Something that Ken, Andrew and Heidi all deal with in Emergency Sex is the brutal and inconsiderate actions of other people. But to the people killing and torturing others mercilessly, do they consider themselves evil or people doing evil deeds? In his own paper, Formosa tries to understand evil according to people’s different concepts of evil: “The point I wish to make here is simply that we understand human behaviour by seeing what moved the agent to act as they did, and what moved them is often a reason (but sometimes an emotion, a whim, etc) that spoke in favour of doing that act” (Formosa 60). This falls back into our nurture or environment category, where someone committing “acts of evil” was probably raised with a different definition of what evil is and always has a reason for it, whether someone told them to do it, a rational reason or simply an emotion.

When Ken talks to David Bruce at the beginning of the book, a South African who was sent to jail for not serving in the army, Bruce said this: “Jews condemn the Nazis, he says, but for me to say that what happened in Germany was wrong, I have to show by my actions that if I had been a German citizen, I would have risked my life and fought the regime…” (Cain, Postlewait and Thomson 9). Like Bruce said, if you were put in the position of a German citizen during the Holocaust you probably would have done the same as the majority–gone alone with it. Part of the environment you are in may have different definitions of what evil is and is not.


And who is to say evil cannot change back to good? Anakin Skywalker went from Jedi apprentice to Darth Vader back to an apologetic dad. I think with a the right kind of confrontation some people can be convince to do good actions rather than evil. But likewise in the way that people cannot be considered wholly evil or wholly good (even a priest has committed sin), whole countries cannot be seen as evil or good. There is corruption to consider and within each country there are thousands of people who cannot all be grouped together and called evil. We have a hard enough time defining one person as evil, let alone a whole country.

To expand more on what I saw within Emergency Sex, I saw many “evil” fantasies from the three humanitarian workers. As I have said before, many if not all readers would determine Ken, Heidi and Andrew to be good people based on their representation in the book, but also, they are human.

Matt’s death was controversial because Heidi had previously spoken out about the lack of security and recklessness in going on no-go roads when traveling. When the UN Board of Inquiry convened after Matt’s death, Ken complained: “A kid is dead and no one is accountable. Blame the corpse” (Cain, Postlewait and Thomson 190). Although the people in the UN may be good people trying to help those in need, they do not want to take blame either. Hiding the truth about Matt’s death to save their own skins is something many may call a sin, if not evil.

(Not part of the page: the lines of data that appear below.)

--- src/wb_types_pkg.sv ---
package wb_types_pkg;

    localparam int word_w = 32;
    localparam int slots = 4;
    localparam int page_w = 20;
    localparam int dest_idx_w = 3;  // register index held in low dest bits

    // result value, two words wide
    typedef logic [2*word_w-1:0] data_t;

    // linear address, destination or EIP
    typedef logic [word_w-1:0] addr_t;

    typedef logic [word_w/2-1:0] sel_t;      // segment selector
    typedef logic [1:0] size_t;              // 0 byte .. 3 quadword
    typedef logic [3:0] ie_type_t;
    typedef logic [page_w-1:0] page_t;
    typedef logic [slots-1:0] slot_mask_t;   // one bit per result slot

    localparam size_t size_quad = 2'd3;

endpackage
--- src/wb_ctrl_pkg.sv ---
package wb_ctrl_pkg;

    localparam int p_op_w = 37;

    // micro-op vector, one bit per op class
    typedef logic [p_op_w-1:0] p_op_t;

    localparam int op_halt = 9;
    localparam int op_iretd = 10;
    localparam int op_jmp = 12;
    localparam int op_far_a = 32;    // far transfer loading EIP and CS
    localparam int op_ld_cs = 35;
    localparam int op_ret_far = 36;

    // fetch translation table
    localparam int tlb_entries = 8;
    localparam int tlb_vec_w = tlb_entries * $bits(wb_types_pkg::page_t);

    // exception type bits
    localparam int ie_seg_lim = 0;
    localparam int ie_tlb_miss = 1;
    localparam int ie_intr = 3;

endpackage

--- src/writeback_top.sv ---
`timescale 1ns/1ns

module writeback_top (
    input  logic                              clk,
    input  logic                              rst,
    input  logic                              valid_in,
    input  wb_types_pkg::data_t               slot_val1,
    input  wb_types_pkg::data_t               slot_val2,
    input  wb_types_pkg::data_t               slot_val3,
    input  wb_types_pkg::data_t               slot_val4,
    input  wb_types_pkg::addr_t               slot_dest1,
    input  wb_types_pkg::addr_t               slot_dest2,
    input  wb_types_pkg::addr_t               slot_dest3,
    input  wb_types_pkg::addr_t               slot_dest4,
    input  wb_types_pkg::slot_mask_t          is_reg,
    input  wb_types_pkg::slot_mask_t          is_seg,
    input  wb_types_pkg::slot_mask_t          is_mem,
    input  wb_types_pkg::slot_mask_t          wb,
    input  wb_types_pkg::size_t               size,
    input  logic [3:0]                        mem_size_ovr,
    input  logic                              br_valid_in,
    input  logic                              br_taken,
    input  logic                              br_correct,
    input  wb_types_pkg::addr_t               br_fip,
    input  wb_types_pkg::addr_t               br_fip_p1,
    input  wb_types_pkg::addr_t               eip,
    input  wb_types_pkg::sel_t                cs,
    input  logic [19:0]                       cs_lim,
    input  wb_ctrl_pkg::p_op_t                p_op,
    input  logic [wb_ctrl_pkg::tlb_vec_w-1:0] vp,
    input  logic [wb_ctrl_pkg::tlb_vec_w-1:0] pf,
    input  logic                              ie,
    input  wb_types_pkg::ie_type_t            ie_type,
    input  logic                              idt_orig,
    input  logic                              idt_serving,
    input  logic                              interrupt,
    input  logic                              wbaq_full,
    input  wb_types_pkg::addr_t               latched_eip,
    output wb_types_pkg::data_t               res1,
    output wb_types_pkg::data_t               res2,
    output wb_types_pkg::data_t               res3,
    output wb_types_pkg::data_t               res4,
    output wb_types_pkg::size_t               ressize,
    output logic [11:0]                       reg_addr,
    output logic [11:0]                       seg_addr,
    output wb_types_pkg::slot_mask_t          reg_ld,
    output wb_types_pkg::slot_mask_t          seg_ld,
    output logic                              mem_ld,
    output wb_types_pkg::data_t               mem_data,
    output wb_types_pkg::addr_t               mem_addr,
    output wb_types_pkg::size_t               memsize,
    output wb_types_pkg::addr_t               new_fip_e,
    output wb_types_pkg::addr_t               new_fip_o,
    output wb_types_pkg::addr_t               new_eip,
    output logic                              br_valid,
    output logic                              is_resteer,
    output logic                              valid_out,
    output logic                              stall,
    output logic                              final_ie_val,
    output wb_types_pkg::ie_type_t            final_ie_type,
    output logic                              final_wb,
    output logic                              is_iretd,
    output logic                              halts,
    output wb_types_pkg::addr_t               eip_hist1,
    output wb_types_pkg::addr_t               eip_hist2
);
    import wb_ctrl_pkg::*;

    logic mem_pending;
    logic ld_eip_cs;
    logic seg_lim_exc;
    logic tlb_miss_exc;

    assign is_iretd = p_op[op_iretd];

    wb_dest_steer u_steer (
        .slot_val1(slot_val1), .slot_val2(slot_val2),
        .slot_val3(slot_val3), .slot_val4(slot_val4),
        .slot_dest1(slot_dest1), .slot_dest2(slot_dest2),
        .slot_dest3(slot_dest3), .slot_dest4(slot_dest4),
        .is_reg(is_reg), .is_seg(is_seg), .is_mem(is_mem), .wb(wb),
        .size(size), .mem_size_ovr(mem_size_ovr),
        .ld_eip_cs(ld_eip_cs), .valid_out(valid_out),
        .res1(res1), .res2(res2), .res3(res3), .res4(res4), .ressize(ressize),
        .reg_addr(reg_addr), .seg_addr(seg_addr), .reg_ld(reg_ld), .seg_ld(seg_ld),
        .mem_ld(mem_ld), .mem_data(mem_data), .mem_addr(mem_addr),
        .memsize(memsize), .mem_pending(mem_pending)
    );

    branch_resteer u_branch (
        .valid_in(valid_in), .valid_out(valid_out),
        .br_valid_in(br_valid_in), .br_taken(br_taken), .br_correct(br_correct),
        .br_fip(br_fip), .br_fip_p1(br_fip_p1), .eip(eip),
        .target(slot_val1[31:0]),  // far target from slot 1
        .cs(cs), .cs_lim(cs_lim), .p_op(p_op), .vp(vp), .pf(pf),
        .new_fip_e(new_fip_e), .new_fip_o(new_fip_o), .new_eip(new_eip),
        .br_valid(br_valid), .is_resteer(is_resteer), .ld_eip_cs(ld_eip_cs),
        .seg_lim_exc(seg_lim_exc), .tlb_miss_exc(tlb_miss_exc)
    );

    wb_exception_merge u_merge (
        .valid_in(valid_in), .ie(ie), .ie_type(ie_type),
        .idt_orig(idt_orig), .idt_serving(idt_serving), .interrupt(interrupt),
        .wbaq_full(wbaq_full), .mem_pending(mem_pending),
        .seg_lim_exc(seg_lim_exc), .tlb_miss_exc(tlb_miss_exc), .p_op(p_op),
        .valid_out(valid_out), .stall(stall), .final_ie_val(final_ie_val),
        .final_ie_type(final_ie_type), .final_wb(final_wb)
    );

    wb_history_regs u_hist (
        .clk(clk), .rst(rst), .valid_out(valid_out),
        .halt_op(p_op[op_halt]), .latched_eip(latched_eip),
        .halts(halts), .eip_hist1(eip_hist1), .eip_hist2(eip_hist2)
    );

endmodule
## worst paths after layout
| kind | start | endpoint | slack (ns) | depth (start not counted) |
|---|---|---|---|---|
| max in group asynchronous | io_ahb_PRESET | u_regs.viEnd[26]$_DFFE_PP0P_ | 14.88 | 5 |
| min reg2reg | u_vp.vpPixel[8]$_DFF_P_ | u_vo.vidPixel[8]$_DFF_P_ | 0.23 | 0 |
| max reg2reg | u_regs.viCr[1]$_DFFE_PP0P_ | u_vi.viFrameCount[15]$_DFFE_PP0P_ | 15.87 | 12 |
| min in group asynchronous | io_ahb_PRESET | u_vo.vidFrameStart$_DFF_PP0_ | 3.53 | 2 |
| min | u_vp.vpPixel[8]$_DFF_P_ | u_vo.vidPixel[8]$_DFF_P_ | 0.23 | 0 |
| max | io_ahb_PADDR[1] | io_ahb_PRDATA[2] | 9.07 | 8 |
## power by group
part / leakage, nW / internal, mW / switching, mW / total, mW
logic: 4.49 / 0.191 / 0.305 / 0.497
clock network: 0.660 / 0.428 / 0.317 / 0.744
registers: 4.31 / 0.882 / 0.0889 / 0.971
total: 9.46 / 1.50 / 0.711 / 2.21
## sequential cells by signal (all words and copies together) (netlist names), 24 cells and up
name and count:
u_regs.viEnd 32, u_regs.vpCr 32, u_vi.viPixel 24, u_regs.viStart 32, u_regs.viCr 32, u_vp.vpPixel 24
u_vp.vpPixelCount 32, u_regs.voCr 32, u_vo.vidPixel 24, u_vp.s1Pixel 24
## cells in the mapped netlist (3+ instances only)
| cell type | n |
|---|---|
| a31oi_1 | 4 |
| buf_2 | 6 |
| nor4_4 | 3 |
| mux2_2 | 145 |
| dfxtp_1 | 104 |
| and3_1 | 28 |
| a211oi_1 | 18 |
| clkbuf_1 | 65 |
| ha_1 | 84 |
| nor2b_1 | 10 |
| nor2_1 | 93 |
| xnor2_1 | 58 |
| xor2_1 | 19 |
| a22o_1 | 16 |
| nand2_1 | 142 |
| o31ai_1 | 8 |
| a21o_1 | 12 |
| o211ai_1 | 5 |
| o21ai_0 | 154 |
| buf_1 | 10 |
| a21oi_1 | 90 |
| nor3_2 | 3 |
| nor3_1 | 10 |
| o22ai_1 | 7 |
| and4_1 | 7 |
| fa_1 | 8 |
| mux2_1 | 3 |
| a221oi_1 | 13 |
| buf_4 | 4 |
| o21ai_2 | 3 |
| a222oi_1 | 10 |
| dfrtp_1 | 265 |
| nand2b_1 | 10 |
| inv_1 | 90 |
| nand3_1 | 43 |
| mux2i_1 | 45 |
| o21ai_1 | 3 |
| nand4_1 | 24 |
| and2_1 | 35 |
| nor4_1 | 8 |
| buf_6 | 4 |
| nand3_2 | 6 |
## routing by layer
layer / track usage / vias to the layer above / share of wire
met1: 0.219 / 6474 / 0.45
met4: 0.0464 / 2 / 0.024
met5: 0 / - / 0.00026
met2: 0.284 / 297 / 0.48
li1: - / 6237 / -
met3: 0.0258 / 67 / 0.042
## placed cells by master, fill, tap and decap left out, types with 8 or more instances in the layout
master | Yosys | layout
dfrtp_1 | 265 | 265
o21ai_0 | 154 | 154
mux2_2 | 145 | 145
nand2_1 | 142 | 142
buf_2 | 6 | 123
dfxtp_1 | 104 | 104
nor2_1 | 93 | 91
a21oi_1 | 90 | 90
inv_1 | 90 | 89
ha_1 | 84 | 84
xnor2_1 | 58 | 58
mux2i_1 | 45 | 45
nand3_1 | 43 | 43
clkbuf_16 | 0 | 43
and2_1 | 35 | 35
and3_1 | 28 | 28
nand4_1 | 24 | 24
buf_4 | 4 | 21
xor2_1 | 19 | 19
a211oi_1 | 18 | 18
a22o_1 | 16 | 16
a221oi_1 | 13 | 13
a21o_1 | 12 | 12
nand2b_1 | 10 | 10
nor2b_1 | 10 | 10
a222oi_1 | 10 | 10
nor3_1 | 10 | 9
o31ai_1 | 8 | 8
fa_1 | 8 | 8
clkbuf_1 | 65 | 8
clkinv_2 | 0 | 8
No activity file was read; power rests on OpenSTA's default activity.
$ cat src/rtl/icache_fill.sv
// Miss sequencer. Fetches a whole line in word order over the read bus, or a single
// word when the cache is disabled, and hands the words to the line storage.

`timescale 1ns/1ps

module icache_fill (
	input  logic                  clk,
	input  logic                  arst_n,
	input  icache_pkg::addr_t     rd_addr,
	input  logic                  rd_req,
	input  logic                  hit,
	input  logic                  cache_en,
	input  logic                  bus_ack,
	input  icache_pkg::word_t     bus_rdata,
	input  logic                  bus_ready,
	output logic                  bus_req,
	output icache_pkg::addr_t     bus_addr,
	output logic                  bus_rd,
	output logic                  fill_we,
	output icache_pkg::word_idx_t fill_word,
	output icache_pkg::word_t     fill_data,
	output logic                  line_done,
	output logic                  byp_valid,
	output icache_pkg::word_t     byp_data
);

	icache_pkg::fill_state_t state;
	icache_pkg::fill_state_t state_nxt;
	icache_pkg::word_idx_t   word_cnt;

	logic miss;
	logic active;
	logic xfer;

	assign miss   = rd_req && !hit;
	assign active = (state == icache_pkg::line_fill) || (state == icache_pkg::bypass_read);
	assign xfer   = active && bus_ack && bus_ready; // one word arrives this cycle.

	// bus_req rises in the cycle of the miss itself and stays up until the last word.
	assign bus_req = ((state == icache_pkg::idle) && miss) || active;
	assign bus_rd  = active && bus_ack;

	always_comb begin
		bus_addr = '0;
		if (active && bus_ack) begin
			if (state == icache_pkg::line_fill) begin
				bus_addr = {rd_addr[31:6], word_cnt, 2'b00};
			end else begin
				bus_addr = {rd_addr[31:2], 2'b00};
			end
		end
	end

	assign fill_we   = xfer && (state == icache_pkg::line_fill);
	assign fill_word = word_cnt;
	assign fill_data = bus_rdata;
	assign line_done = fill_we &&
		(word_cnt == icache_pkg::word_idx_t'(icache_pkg::WORDS_PER_LINE - 1));
	assign byp_valid = (state == icache_pkg::bypass_done);

	always_comb begin
		state_nxt = state;
		case (state)
			icache_pkg::idle: begin
				if (miss) begin
					state_nxt = cache_en ? icache_pkg::line_fill : icache_pkg::bypass_read;
				end
			end
			icache_pkg::line_fill:   if (line_done) state_nxt = icache_pkg::idle;
			icache_pkg::bypass_read: if (xfer) state_nxt = icache_pkg::bypass_done;
			default:                 state_nxt = icache_pkg::idle; // word shown for one cycle.
		endcase
	end

	always_ff @(posedge clk or negedge arst_n) begin
		if (!arst_n) begin
			state    <= icache_pkg::idle;
			word_cnt <= '0;
		end else begin
			state <= state_nxt;
			if (state == icache_pkg::idle) begin
				word_cnt <= '0;
			end else if (fill_we) begin
				word_cnt <= word_cnt + 1'b1; // wraps back to zero after the last word.
			end
		end
	end

	// the uncached word is held here for the cycle after it arrives.
	always_ff @(posedge clk) begin
		if (xfer && (state == icache_pkg::bypass_read)) begin
			byp_data <= bus_rdata;
		end
	end

endmodule
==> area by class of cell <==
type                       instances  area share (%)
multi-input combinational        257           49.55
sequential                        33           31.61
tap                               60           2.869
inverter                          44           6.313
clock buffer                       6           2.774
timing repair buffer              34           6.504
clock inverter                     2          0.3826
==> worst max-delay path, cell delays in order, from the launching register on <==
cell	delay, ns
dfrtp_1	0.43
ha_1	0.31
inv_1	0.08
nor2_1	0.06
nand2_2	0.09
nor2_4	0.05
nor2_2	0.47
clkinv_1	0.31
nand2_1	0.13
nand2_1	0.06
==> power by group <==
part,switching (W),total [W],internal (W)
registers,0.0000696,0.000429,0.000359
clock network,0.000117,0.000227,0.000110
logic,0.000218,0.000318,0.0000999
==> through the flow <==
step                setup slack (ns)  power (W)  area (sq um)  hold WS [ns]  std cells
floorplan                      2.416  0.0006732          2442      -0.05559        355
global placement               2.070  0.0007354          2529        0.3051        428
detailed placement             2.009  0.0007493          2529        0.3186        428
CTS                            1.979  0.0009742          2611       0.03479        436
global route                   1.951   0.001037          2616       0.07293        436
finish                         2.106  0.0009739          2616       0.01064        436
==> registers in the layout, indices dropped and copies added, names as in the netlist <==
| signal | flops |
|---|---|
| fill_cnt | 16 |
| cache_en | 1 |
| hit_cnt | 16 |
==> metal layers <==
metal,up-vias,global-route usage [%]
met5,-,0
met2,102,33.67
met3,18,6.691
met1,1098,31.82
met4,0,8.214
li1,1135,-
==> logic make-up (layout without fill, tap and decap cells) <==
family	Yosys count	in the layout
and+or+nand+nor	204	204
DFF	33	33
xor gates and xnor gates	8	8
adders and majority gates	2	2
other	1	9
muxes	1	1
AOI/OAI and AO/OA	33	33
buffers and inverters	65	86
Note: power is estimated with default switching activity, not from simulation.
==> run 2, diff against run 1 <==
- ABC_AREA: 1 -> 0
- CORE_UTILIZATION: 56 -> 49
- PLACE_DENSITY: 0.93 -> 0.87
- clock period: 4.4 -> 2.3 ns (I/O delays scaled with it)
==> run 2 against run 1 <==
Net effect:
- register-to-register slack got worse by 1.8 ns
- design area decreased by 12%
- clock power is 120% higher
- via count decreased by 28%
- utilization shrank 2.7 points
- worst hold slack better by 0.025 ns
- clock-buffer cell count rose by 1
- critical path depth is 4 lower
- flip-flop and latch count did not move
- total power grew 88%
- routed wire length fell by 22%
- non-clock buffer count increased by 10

I found this quote from Andrew especially interesting: “I never really failed at anything important in life before Haiti and that retreat still rocks me to the core. I need to find a mission where I can do more good than harm and get back to work. Heidi doesn’t get that…Haiti’s at peace. What I need is a country at war” (Cain, Postlewait and Thomson 212). What is interesting is that this humanitarian worker is supposed to be working towards peace, but instead wishes for war. Sure, you may say, that’s his job. But this struck me as something selfish and needy. Many of the acts we consider evil are selfish, and as human beings that is exactly what we are–selfish. Heidi herself exhibits selfishness when she leaves her husband because she seeks excitement.

As Emergency Sex goes on, there are a few dark fantasies that the trio have. This is one from Ken: “So that’s what I’m thinking, just kill each other, you animals…And that causes me some significant confusion. Because I’m supposed to be a human rights lawyer…” (Cain, Postlewait and Thomson 194). And this is one from Andrew: “I wish that Ken could have been up here with me in this bell tower, with a heavy machine gun, a rocket-propelled grenade launder, and boxes of ammunition. We could have cut those machete-wielding, blood-crazed drunken killers to pieces from here one by one. With insane joy” (Cain, Postlewait and Thomson 243). When you pick out these single moments in someone’s life that you consider to be “good”, you wonder… can good be capable of snapping and committing evil acts, and vise versa?

What drives someone to be good, if a lot of stress can drive someone towards evil? Some reasons for aulturistic behavior is outlined by Strahilevitz: “…aspiration to “do the right thing”…a quest for moral satisfaction…a need to view oneself as good and kind…and the desire to experience a “warm glow”…What these explanations have in common is the underlying assumption that helping others leads one to experience positive emotions. This suggests that one way of thinking about charitable giving…is to view those engaged in altruistic acts as consumers seeking the emotional benefits derived from giving” (Strahilevitz 216).

Any action we have has a reason, as Formosa has discussed above. As humans we are capable to any action on a moment to moment basis–whether our emotions change, our environment, etc. I believe that people can change if they are willing, and I believe that people are products of their environment as well as their parents. What is important is that we cannot look at a group of people and condemn them as evil. We need to understand the context and the complexity of the group, because no two people are the same, yet we are all similar in that we all create the future of our world and whether others will look back and call us good or evil.


Works Cited:

Cain, Kenneth, Heidi Postlewait, and Andrew Thomson. Emergency Sex and Other Desperate Measures: A True Story From Hell on Earth. New York: Hyperion, 2004. Print.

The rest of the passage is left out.